**Task to carry out:**
Go through the data below and report how many lines contain "operations"; the reply holds only that number.
START Supplied records
## config.mk

```make
export PLATFORM = sky130hd
export DESIGN_NAME = hilo_muldiv
export DESIGN_NICKNAME = d
export VERILOG_FILES = /design/src/rtl/hilo_muldiv_pkg.sv /design/src/rtl/muldiv_sign_fix.sv /design/src/rtl/hilo_muldiv.sv
export SDC_FILE = /design/constraint.sdc
export NUM_CORES = 1
export LEC_CHECK = 0
export ABC_AREA = 1
export BUFFER_PORTS_ARGS = -buffer_cell sky130_fd_sc_hd__buf_2
export CAP_MARGIN = 20
export CORE_MARGIN = 4
export CORE_UTILIZATION = 56
export DETAILED_ROUTE_END_ITERATION = 8
export GPL_TIMING_DRIVEN = 1
export PLACE_DENSITY = 0.78
export SYNTH_ARGS = -nofsm -noshare
export SYNTH_HDL_FRONTEND = slang
export SYNTH_SLANG_ARGS = --single-unit
export TNS_END_PERCENT = 30
```

## constraint.sdc

```tcl
create_clock -name clk -period 5.07 [get_ports clk]
set_input_delay 0.507 -clock clk [delete_from_list [all_inputs] [get_ports clk]]
set_output_delay 0.507 -clock clk [all_outputs]
set_load 0.05 [all_outputs]
```

## src/rtl/hilo_muldiv_pkg.sv

```systemverilog
// Shared types and constants for the HI/LO multiply/divide unit.
package hilo_muldiv_pkg;

  // Default operand width; the result is twice this wide.
  localparam int HILO_WIDTH = 32;

  // Writeback flag that commits both HI and LO from the unit's result.
  localparam logic [2:0] HILO_WR_BOTH = 3'b111;

  // Operation encoding as presented on the op port.
  typedef enum logic [1:0] {
    OP_MULT  = 2'b00,
    OP_MULTU = 2'b01,
    OP_DIV   = 2'b10,
    OP_DIVU  = 2'b11
  } op_e;

  // Sequencer states.
  localparam logic [1:0] IDLE = 2'd0;
  localparam logic [1:0] RUN  = 2'd1;
  localparam logic [1:0] FIN  = 2'd2;

  // True for the two divide operations.
  function automatic logic op_is_div(input op_e o);
    return (o == OP_DIV) || (o == OP_DIVU);
  endfunction

  // True for the operations that treat operands as two's complement.
  function automatic logic op_is_signed(input op_e o);
    return (o == OP_MULT) || (o == OP_DIV);
  endfunction

endpackage

```

## src/rtl/muldiv_sign_fix.sv

```systemverilog
// Post-iteration correction: turns the unsigned magnitude result into the
// architectural {HI,LO} value (negation and divide-by-zero handling).
module muldiv_sign_fix
  import hilo_muldiv_pkg::*;
#(
  parameter int WIDTH = HILO_WIDTH
) (
  input  logic [2*WIDTH-1:0] raw,
  input  op_e                op,
  input  logic               sign_a,
  input  logic               sign_b,
  input  logic               b_zero,
  output logic [2*WIDTH-1:0] fixed
);

  logic [WIDTH-1:0] hi_s;
  logic [WIDTH-1:0] lo_s;
  logic [WIDTH-1:0] hi_fix_s;
  logic [WIDTH-1:0] lo_fix_s;

  // Select the correction for the operation that produced the raw value.
  always_comb begin
    hi_s     = raw[2*WIDTH-1:WIDTH];
    lo_s     = raw[WIDTH-1:0];
    hi_fix_s = hi_s;
    lo_fix_s = lo_s;
    fixed    = raw;
    case (op)
      OP_MULT: begin
        if (sign_a ^ sign_b) begin
          fixed = -raw;
        end else begin
          fixed = raw;
        end
      end
      OP_MULTU: begin
        fixed = raw;
      end
      OP_DIV: begin
        // With a zero divisor the remainder path leaves |a| in HI, so
        // re-applying the dividend sign restores the original operand.
        if (sign_a) begin
          hi_fix_s = -hi_s;
        end else begin
          hi_fix_s = hi_s;
        end
        if (b_zero) begin
          lo_fix_s = {WIDTH{1'b1}};
        end else if (sign_a ^ sign_b) begin
          lo_fix_s = -lo_s;
        end else begin
          lo_fix_s = lo_s;
        end
        fixed = {hi_fix_s, lo_fix_s};
      end
      OP_DIVU: begin
        if (b_zero) begin
          fixed = {hi_s, {WIDTH{1'b1}}};
        end else begin
          fixed = raw;
        end
      end
      default: begin
        fixed = raw;
      end
    endcase
  end

endmodule

```

## src/rtl/hilo_muldiv.sv

```systemverilog
// Iterative radix-2 multiply/divide unit feeding the HI/LO write port.
// Fixed latency: one setup edge, WIDTH iteration edges, one finish edge.
module hilo_muldiv
  import hilo_muldiv_pkg::*;
#(
  parameter int WIDTH = HILO_WIDTH,
  parameter int CNT_W = 5
) (
  input  logic               clk,
  input  logic               rst,
  input  logic               start,
  input  logic [1:0]         op,
  input  logic               cancel,
  input  logic [WIDTH-1:0]   a,
  input  logic [WIDTH-1:0]   b,
  output logic               busy,
  output logic               stall,
  output logic               done,
  output logic [2*WIDTH-1:0] result
);

  localparam logic [CNT_W-1:0] CNT_LAST = CNT_W'(WIDTH - 1);
  localparam logic [CNT_W-1:0] CNT_ONE  = CNT_W'(1);

  logic [1:0]         state_r;
  logic [CNT_W-1:0]   cnt_r;
  op_e                op_r;
  logic               sign_a_r;
  logic               sign_b_r;
  logic               b_zero_r;
  logic [WIDTH-1:0]   opnd_r;
  logic [2*WIDTH-1:0] acc_r;
  logic [2*WIDTH-1:0] result_r;
  logic               busy_r;
  logic               done_r;

  op_e                op_in_s;
  logic               signed_in_s;
  logic [WIDTH-1:0]   mag_a_s;
  logic [WIDTH-1:0]   mag_b_s;
  logic [WIDTH:0]     mul_sum_s;
  logic [2*WIDTH-1:0] mul_step_s;
  logic [WIDTH:0]     div_shift_s;
  logic [WIDTH+1:0]   div_diff_s;
  logic               div_qbit_s;
  logic [2*WIDTH-1:0] div_step_s;
  logic [2*WIDTH-1:0] fixed_s;

  // Decode the incoming op and reduce operands to magnitudes for signed ops.
  always_comb begin
    op_in_s     = op_e'(op);
    signed_in_s = op_is_signed(op_in_s);
    if (signed_in_s && a[WIDTH-1]) begin
      mag_a_s = -a;
    end else begin
      mag_a_s = a;
    end
    if (signed_in_s && b[WIDTH-1]) begin
      mag_b_s = -b;
    end else begin
      mag_b_s = b;
    end
  end

  // Shift-add multiply step: acc = {partial HI, remaining multiplier bits}.
  always_comb begin
    mul_sum_s = {1'b0, acc_r[2*WIDTH-1:WIDTH]} + {1'b0, opnd_r};
    if (acc_r[0]) begin
      mul_step_s = {mul_sum_s, acc_r[WIDTH-1:1]};
    end else begin
      mul_step_s = {1'b0, acc_r[2*WIDTH-1:1]};
    end
  end

  // Restoring divide step: acc = {partial remainder, dividend/quotient bits}.
  // The partial remainder is always below the divisor, so a successful trial
  // subtraction leaves both top bits of the difference clear.
  always_comb begin
    div_shift_s = {acc_r[2*WIDTH-1:WIDTH], acc_r[WIDTH-1]};
    div_diff_s  = {1'b0, div_shift_s} - {2'b00, opnd_r};
    div_qbit_s  = ~|div_diff_s[WIDTH+1:WIDTH];
    if (div_qbit_s) begin
      div_step_s = {div_diff_s[WIDTH-1:0], acc_r[WIDTH-2:0], 1'b1};
    end else begin
      div_step_s = {div_shift_s[WIDTH-1:0], acc_r[WIDTH-2:0], 1'b0};
    end
  end

  muldiv_sign_fix #(
    .WIDTH (WIDTH)
  ) u_sign_fix (
    .raw    (acc_r),
    .op     (op_r),
    .sign_a (sign_a_r),
    .sign_b (sign_b_r),
    .b_zero (b_zero_r),
    .fixed  (fixed_s)
  );

  // Sequencer and datapath registers; cancel aborts from any state.
  always_ff @(posedge clk or posedge rst) begin
    if (rst) begin
      state_r  <= IDLE;
      cnt_r    <= {CNT_W{1'b0}};
      op_r     <= OP_MULT;
      sign_a_r <= 1'b0;
      sign_b_r <= 1'b0;
      b_zero_r <= 1'b0;
      opnd_r   <= {WIDTH{1'b0}};
      acc_r    <= {(2*WIDTH){1'b0}};
      result_r <= {(2*WIDTH){1'b0}};
      busy_r   <= 1'b0;
      done_r   <= 1'b0;
    end else if (cancel) begin
      state_r <= IDLE;
      cnt_r   <= {CNT_W{1'b0}};
      busy_r  <= 1'b0;
      done_r  <= 1'b0;
    end else begin
      done_r <= 1'b0;
      case (state_r)
        IDLE: begin
          if (start) begin
            op_r     <= op_in_s;
            sign_a_r <= signed_in_s & a[WIDTH-1];
            sign_b_r <= signed_in_s & b[WIDTH-1];
            b_zero_r <= (b == {WIDTH{1'b0}});
            if (op_is_div(op_in_s)) begin
              opnd_r <= mag_b_s;
              acc_r  <= {{WIDTH{1'b0}}, mag_a_s};
            end else begin
              opnd_r <= mag_a_s;
              acc_r  <= {{WIDTH{1'b0}}, mag_b_s};
            end
            cnt_r   <= {CNT_W{1'b0}};
            state_r <= RUN;
            busy_r  <= 1'b1;
          end else begin
            state_r <= IDLE;
            busy_r  <= 1'b0;
          end
        end
        RUN: begin
          if (op_is_div(op_r)) begin
            acc_r <= div_step_s;
          end else begin
            acc_r <= mul_step_s;
          end
          cnt_r <= cnt_r + CNT_ONE;
          if (cnt_r == CNT_LAST) begin
            state_r <= FIN;
          end else begin
            state_r <= RUN;
          end
          busy_r <= 1'b1;
        end
        FIN: begin
          result_r <= fixed_s;
          done_r   <= 1'b1;
          state_r  <= IDLE;
          busy_r   <= 1'b0;
        end
        default: begin
          state_r <= IDLE;
          busy_r  <= 1'b0;
        end
      endcase
    end
  end

  assign busy   = busy_r;
  assign done   = done_r;
  assign result = result_r;
  assign stall  = busy_r | (start & ~cancel);

endmodule

```

; Word-level counts from Yosys, hierarchy flattened
; Index checks and enable logic that the tools add are counted.
[classes]
add_sub_neg = 8
n_eq_ne = 10
muxes = 27
bitwise = 6
reduce_logical = 16
[ops]
columns = cell, count
row1 = 2-to-1 mux 64 bit, 5
row2 = 2-to-1 mux 32 bit, 8
row3 = case mux 64 bit (4 select lines), 1
row4 = negator 32 bit, 4
row5 = case mux 64 bit (2 select lines), 1
row6 = negator 64 bit, 1
row7 = subtractor 33 x 32 -> 34 bit, 1
row8 = adder 32 x 32 -> 33 bit, 1
row9 = logical NOT 32 bit, 1
row10 = equality test 2 bit (second input constant), 5
row11 = 2-to-1 mux 5 bit, 2
row12 = case mux 5 bit (2 select lines), 1
row13 = logical NOT 2 bit, 3
row14 = AND reduction 3 bit, 2
row15 = adder 5 x 1 -> 5 bit (second input constant), 1
row16 = equality test 5 bit (second input constant), 1
row17 = 2-to-1 mux 1 bit, 5
row18 = equality test 2 x 1 -> 1 bit (second input constant), 2
row19 = 2-to-1 mux 2 bit, 2
row20 = case mux 2 bit (2 select lines), 1
row21 = AND reduction 2 bit, 2
row22 = AND 1 bit, 3
row23 = logical OR 1 bit, 3
row24 = inequality test 3 bit (second input constant), 1
row25 = other kinds (9), 10
[totals]
ff_bits = 174
output_inout_bits = 67

; Logic depth before layout (Yosys ltp)
; Gate-level depths: netlist of the first run.
[logic_depth]
depth_word = 7
mapped_depth = 22
ltp_nobuf = 20

; Modules after synthesis
; From an unflattened synthesis of the first run, not the netlist that was laid out.
[unflattened]
hier_cells = 3123
area_unflattened_um2 = 18242.5
[modules_own_cells]
columns = mod, instances, cells_each, area_per_inst_um2, seq_area_each_um2
row1 = hilo_muldiv, 1, 2456, 15115.7, 4354.2
row2 = muldiv_sign_fix, 1, 667, 3126.7, 0.0

; Worst setup path before layout of the first run
; OpenSTA, ideal clock, no wires.
[synth_path]
path_type = reg2reg
start = reg acc_r[31]
end = reg acc_r[37]
setup_ns = 0.117
arrival_ns = 2.408
required_ns = 4.953
slack_ns = 2.546
path_stages_with_launch = 21
path_buffers = 2
synth_period_minus_slack_ns = 2.524
cell_sequence = dfrtp_1 clkbuf_1 inv_1 ha_1 inv_1 fa_1 nand2_1 nand2_1 nand3_2 nand2_2 nand2_2 nand2_2 nand2_2 nand3_1 nand2_4 nand2_8 nor2_8 buf_8 nand2_1 nand3_2 nand2_1
[synth_between]
elab_chain_len = 5
[synth_lines]
columns = element, line_no
row1 = start: declaration, hilo_muldiv.sv:32  ; logic [2*WIDTH-1:0] acc_r;
row2 = start signal: assignment, hilo_muldiv.sv:110  ; acc_r <= {(2*WIDTH){1'b0}};
row3 = start signal: assignment, hilo_muldiv.sv:130  ; acc_r <= {{WIDTH{1'b0}}, mag_a_s};
row4 = start signal: assignment, hilo_muldiv.sv:133  ; acc_r <= {{WIDTH{1'b0}}, mag_b_s};
row5 = subtractor 33 x 32 -> 34 bit *, hilo_muldiv.sv:80  ; div_diff_s = {1'b0, div_shift_s} - {2'b00, opnd_r};
row6 = OR reduction 2 bit, hilo_muldiv.sv:81  ; div_qbit_s = ~|div_diff_s[WIDTH+1:WIDTH];
row7 = 2-to-1 mux 64 bit *, hilo_muldiv.sv:82  ; if (div_qbit_s) begin
row8 = 2-to-1 mux 64 bit *, hilo_muldiv.sv:144  ; if (op_is_div(op_r)) begin
row9 = case mux 64 bit (2 select lines) *, hilo_muldiv.sv:121  ; case (state_r)
; Mark *: on every way between the ends. The rest lies on a longest branch, timed or not.
; A chain may end at the register's enable or synchronous reset.

; Worst setup path after layout of the first run
[layout_path]
start = reg acc_r[31]
end = reg acc_r[48]
; Same word-level chain as after synthesis.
END Supplied records
**Task result:**
2